## TASK BRIEF
Your answer must hold only the lines below from the line containing "finalHoldViolCount = 0" through the line containing "1281 | 7.937 |", each reproduced exactly.

----------

`config.mk`:
```
export PLATFORM = sky130hd
export DESIGN_NAME = teadec_cell
export DESIGN_NICKNAME = d
export VERILOG_FILES = /design/src/hw/rtl/teadec_pkg.sv /design/src/hw/rtl/teadec_cell.sv
export SDC_FILE = /design/constraint.sdc
export NUM_CORES = 1
export LEC_CHECK = 0
export BUFFER_PORTS_ARGS = -buffer_cell sky130_fd_sc_hd__buf_4
export CAP_MARGIN = 40
export CORE_UTILIZATION = 58
export DETAILED_ROUTE_END_ITERATION = 8
export PLACE_DENSITY = 0.91
export REMOVE_ABC_BUFFERS = 1
export SETUP_SLACK_MARGIN = 0.2
export SYNTH_ARGS = -nofsm -noshare
export SYNTH_HDL_FRONTEND = slang
export SYNTH_SLANG_ARGS = --single-unit
```
`constraint.sdc`:
```
create_clock -name aclk -period 12.1 [get_ports aclk]
set_clock_uncertainty 0.1 [all_clocks]
set_input_delay 1.815 -clock aclk [delete_from_list [all_inputs] [get_ports aclk]]
set_output_delay 1.815 -clock aclk [all_outputs]
set_load 0.02 [all_outputs]
```
`src/hw/rtl/teadec_pkg.sv`:
```
`default_nettype none
package teadec_pkg;

    // cipher constants
    localparam logic [31:0] DELTA     = 32'h9E37_79B9;
    localparam logic [31:0] SUM_START = 32'hC6EF_3720;
    localparam int unsigned CYCLES    = 32;
    localparam int unsigned STEP_W    = $clog2(CYCLES);

    // configuration register indexes
    localparam logic [1:0] KEY_WORD_0_IDX = 2'd0;
    localparam logic [1:0] KEY_WORD_1_IDX = 2'd1;
    localparam logic [1:0] KEY_WORD_2_IDX = 2'd2;
    localparam logic [1:0] KEY_WORD_3_IDX = 2'd3;

    typedef struct packed {
        logic [31:0] w0;
        logic [31:0] w1;
        logic [31:0] w2;
        logic [31:0] w3;
    } key_t;

    typedef enum logic [1:0] {
        ST_IDLE,
        ST_RUN,
        ST_HOLD
    } state_t;

    // running sum seen by round number idx of a pass
    function automatic logic [31:0] round_sum(input int unsigned idx);
        logic [31:0] prod;
        prod = 32'(idx) * DELTA;
        return SUM_START - prod;
    endfunction

endpackage
`default_nettype wire

```
`src/hw/rtl/teadec_cell.sv`:
```
`default_nettype none
module teadec_cell (
    input  wire logic              aclk,
    input  wire teadec_pkg::key_t  key,
    input  wire logic [31:0]       round_sum,
    input  wire logic [31:0]       in_left,
    input  wire logic [31:0]       in_right,
    output logic [31:0]            out_left,
    output logic [31:0]            out_right
);

    logic [31:0] left_reg,  left_next;
    logic [31:0] right_reg, right_next;

    // one decryption round: right half first, then left half
    always_comb begin
        right_next = in_right - (((in_left << 4) + key.w2) ^ (in_left + round_sum)
                                 ^ ((in_left >> 5) + key.w3));
        left_next  = in_left - (((right_next << 4) + key.w0) ^ (right_next + round_sum)
                                ^ ((right_next >> 5) + key.w1));
    end

    // hand the halves to the next cell
    always_ff @(posedge aclk) begin
        left_reg  <= left_next;
        right_reg <= right_next;
    end

    assign out_left  = left_reg;
    assign out_right = right_reg;

endmodule
`default_nettype wire

```
==> reports/results.ini <==
[die]
dieArea_sq_um = 23530
die_h_um = 153.4
core_area_sq_um = 22570
pin_count = 289
rows = 55
start_util_pct = 58.89
die_w_um = 153.4

[synth]
synth-edff-count = 0
ys_ff_latch = 64
syn_avg_cell_area_sq_um = 8.070
synth_warnings = 0
synth_largest_area_cell = ha_1
synth_cell_types = 77
synthTopCellsByArea = ha_1 (23%), xnor2_1 (19%), dfxtp_1 (9.6%)
yosysSeqAreaShare_pct = 9.639
yosys-top-cells-count = xnor2_1 (290), ha_1 (241), a21oi_1 (190)
async_flop_share_pct = 0
synth_area_sq_um = 13290
synthFlopType = dfxtp_1
postSynthCellCount = 1647
synth.top_cell.area_share_pct = 22.69
synth.most_common_cell = xnor2_1

[sta]
whs_ps = 1733
period_needed_ps = 10680
finalHoldViolCount = 0
slew_headroom_pct = 38.05
setup_viol = 0
fin_tns_setup_ps = 0
fmax_mhz = 93.65
rsz0062_at_grt = no
fin_crit_sh_pct = 88.25
maxSlewViolCount = 0
worst_pin_slew_ps = 922.6
setup_ws_ps = 1422

[routing]
wl_um = 45920
via_per_inst = 6.209
drtIter0Drc = 1127
drt-pass1-iter-count = 8
drc = 0
num_vias = 13876
postRouteAntennaNets = 0
post_drt_wl_per_cell_um = 20.54

[setup_path]
cp-start-kind = input port
critical_path.endpoint_type = register
cp_slowest_cell = xnor2_1
worstPathRequired_ps = 12230
critPathKind = in2reg
path_max_fanout = 6
cpPeakStageDelay_ps = 490
crit_arrival_ps = 10810

[clock_network]
cts_sinks = 64
ctsHoldBuffers = 0
cts_tree = yes
postCtsSetupRepairBufs = 0
numCtsBuffers = 9
clock_tree.htree_level_count = 3
max-clock-path-buffers = 2
clk_pin_slew_ps = 60
cts_resized = 0
root_buffer = clkbuf_16

[placed_design]
portBuffers = 288
gp_congestion = 0.9886
dp_hpwl_um = 39550
place_ws_ps = 1259

[cells_and_area]
fillers = 1794
area_growth_pct = 21.44
drive_above_1_share_pct = 17.60
nNetsFinal = 2418

[grt]
grt.total_usage_pct = 38.21
grt_first_pass_wirelength_um = 69750
grt_pass1_vias = 13178
antenna_found_initial = 1
grt_max_degree = 13
grt_overflow = 0

[status]
outcome = complete, no violations

[run]
max_cap_violations = 0

[min_path]
hold_path.class = in2reg

## final cells by class
| class | instances | area (sq um) | area share [%] |
|---|---|---|---|
| Sequential cell | 64 | 1281 | 7.937 |
| Inverter | 67 | 251.5 | 1.558 |
| Antenna cell | 1 | 2.502 | 0.01550 |
| Clock buffer | 10 | 239.0 | 1.481 |
| Timing Repair Buffer | 290 | 2177 | 13.49 |
| Clock inverter | 6 | 92.59 | 0.5736 |
| Tap cell | 285 | 356.6 | 2.209 |
| Multi-Input combinational cell | 1512 | 11740 | 72.74 |
## logic make-up (layout without fill, tap and decap cells)
group	count (synthesis)	count (layout)	share of synthesized area [%]
AND/OR/NAND/NOR	326	326	11.80
adder cells (fa/ha/maj)	249	249	23.89
other	0	1	0
multiplexers	1	1	0.07531
XOR/XNOR	354	354	23.69
flip-flops	64	64	9.639
buffers and inverters	71	373	2.024
AO/OA/AOI/OAI	582	582	28.87
## per-layer routing
| layer | vias up | GRT usage, % | part of all wire (%) |
|---|---|---|---|
| met1 | 6418 | 53.54 | 45 |
| li1 | 6623 | - | - |
| met3 | 118 | 5.642 | 9.5 |
| met2 | 717 | 58.56 | 42 |
| met5 | - | 0 | 0 |
| met4 | 0 | 15.00 | 3.6 |
## per-stage QoR
step                instance area (sq um)  instances  utilization, %
finish                              16140       2235           71.51
global route                        16140       2235           71.51
CTS                                 16140       2234           71.50
detailed placement                  15810       2218           70.03
global placement                    15810       2218           70.03
floorplan                           13270       1643               -
## sequential cells by signal (all words and copies together) (netlist names)
signal     cells
out_left      32
out_right     32
--- config.mk ---
export PLATFORM = sky130hd
export DESIGN_NAME = http_chunked_body_decoder
export DESIGN_NICKNAME = d
export VERILOG_FILES = /design/src/rtl/core/chbd_pkg.sv /design/src/rtl/core/chbd_front.sv /design/src/rtl/core/chbd_back.sv /design/src/rtl/core/http_chunked_body_decoder.sv
export SDC_FILE = /design/constraint.sdc
export NUM_CORES = 1
export LEC_CHECK = 0
export BUFFER_PORTS_ARGS = -buffer_cell sky130_fd_sc_hd__buf_2
export CORE_MARGIN = 5
export CORE_UTILIZATION = 35
export DETAILED_ROUTE_END_ITERATION = 6
export GPL_TIMING_DRIVEN = 1
export PLACE_DENSITY = 0.52
export SETUP_SLACK_MARGIN = 0.5
export SLEW_MARGIN = 20
export SYNTH_ARGS = -nofsm -noshare
export SYNTH_HDL_FRONTEND = slang
export SYNTH_SLANG_ARGS = --single-unit
export TNS_END_PERCENT = 5
--- constraint.sdc ---
create_clock -name clk -period 3.4 [get_ports clk]
set_input_delay 0.85 -clock clk [delete_from_list [all_inputs] [get_ports clk]]
set_output_delay 0.85 -clock clk [all_outputs]
set_load 0.005 [all_outputs]
[src/rtl/core/gfcu_pkg.sv]
// Shared constants for the gyro frame check and heading unwrap block.
// Byte offsets of the checked frame fields, checksum seeds and turn thresholds.
// No dependencies.
package gfcu_pkg;

  // Widths of the stream payload
  localparam int IN_DATA_W  = 8;
  localparam int IN_USER_W  = 1;
  localparam int OUT_DATA_W = 80;
  localparam int OUT_USER_W = 2;

  // Only these burst positions are ever read, so only these are held
  localparam int TAPS = 8;

  localparam int TAP_RATE_LO = 0;
  localparam int TAP_RATE_HI = 1;
  localparam int TAP_RATE_CK = 2;
  localparam int TAP_HDG_LO  = 3;
  localparam int TAP_HDG_HI  = 4;
  localparam int TAP_HDG_X0  = 5;
  localparam int TAP_HDG_X1  = 6;
  localparam int TAP_HDG_CK  = 7;

  localparam int TAP_POS [TAPS] = '{6, 7, 10, 17, 18, 19, 20, 21};

  localparam logic [7:0] RATE_SEED    = 8'hA7;
  localparam logic [7:0] HEADING_SEED = 8'hA8;

  // 270 and 90 degrees in units of 180/32768 degree
  localparam logic [15:0] RAW_AT_270 = 16'd49152;
  localparam logic [15:0] RAW_AT_90  = 16'd16384;

  localparam logic signed [15:0] TURNS_MAX = 16'sh7FFF;
  localparam logic signed [15:0] TURNS_MIN = 16'sh8000;

  typedef logic [7:0] byte_t;

endpackage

----------

## EXERCISE SOLUTION
finalHoldViolCount = 0
slew_headroom_pct = 38.05
setup_viol = 0
fin_tns_setup_ps = 0
fmax_mhz = 93.65
rsz0062_at_grt = no
fin_crit_sh_pct = 88.25
maxSlewViolCount = 0
worst_pin_slew_ps = 922.6
setup_ws_ps = 1422

[routing]
wl_um = 45920
via_per_inst = 6.209
drtIter0Drc = 1127
drt-pass1-iter-count = 8
drc = 0
num_vias = 13876
postRouteAntennaNets = 0
post_drt_wl_per_cell_um = 20.54

[setup_path]
cp-start-kind = input port
critical_path.endpoint_type = register
cp_slowest_cell = xnor2_1
worstPathRequired_ps = 12230
critPathKind = in2reg
path_max_fanout = 6
cpPeakStageDelay_ps = 490
crit_arrival_ps = 10810

[clock_network]
cts_sinks = 64
ctsHoldBuffers = 0
cts_tree = yes
postCtsSetupRepairBufs = 0
numCtsBuffers = 9
clock_tree.htree_level_count = 3
max-clock-path-buffers = 2
clk_pin_slew_ps = 60
cts_resized = 0
root_buffer = clkbuf_16

[placed_design]
portBuffers = 288
gp_congestion = 0.9886
dp_hpwl_um = 39550
place_ws_ps = 1259

[cells_and_area]
fillers = 1794
area_growth_pct = 21.44
drive_above_1_share_pct = 17.60
nNetsFinal = 2418

[grt]
grt.total_usage_pct = 38.21
grt_first_pass_wirelength_um = 69750
grt_pass1_vias = 13178
antenna_found_initial = 1
grt_max_degree = 13
grt_overflow = 0

[status]
outcome = complete, no violations

[run]
max_cap_violations = 0

[min_path]
hold_path.class = in2reg

## final cells by class
| class | instances | area (sq um) | area share [%] |
|---|---|---|---|
| Sequential cell | 64 | 1281 | 7.937 |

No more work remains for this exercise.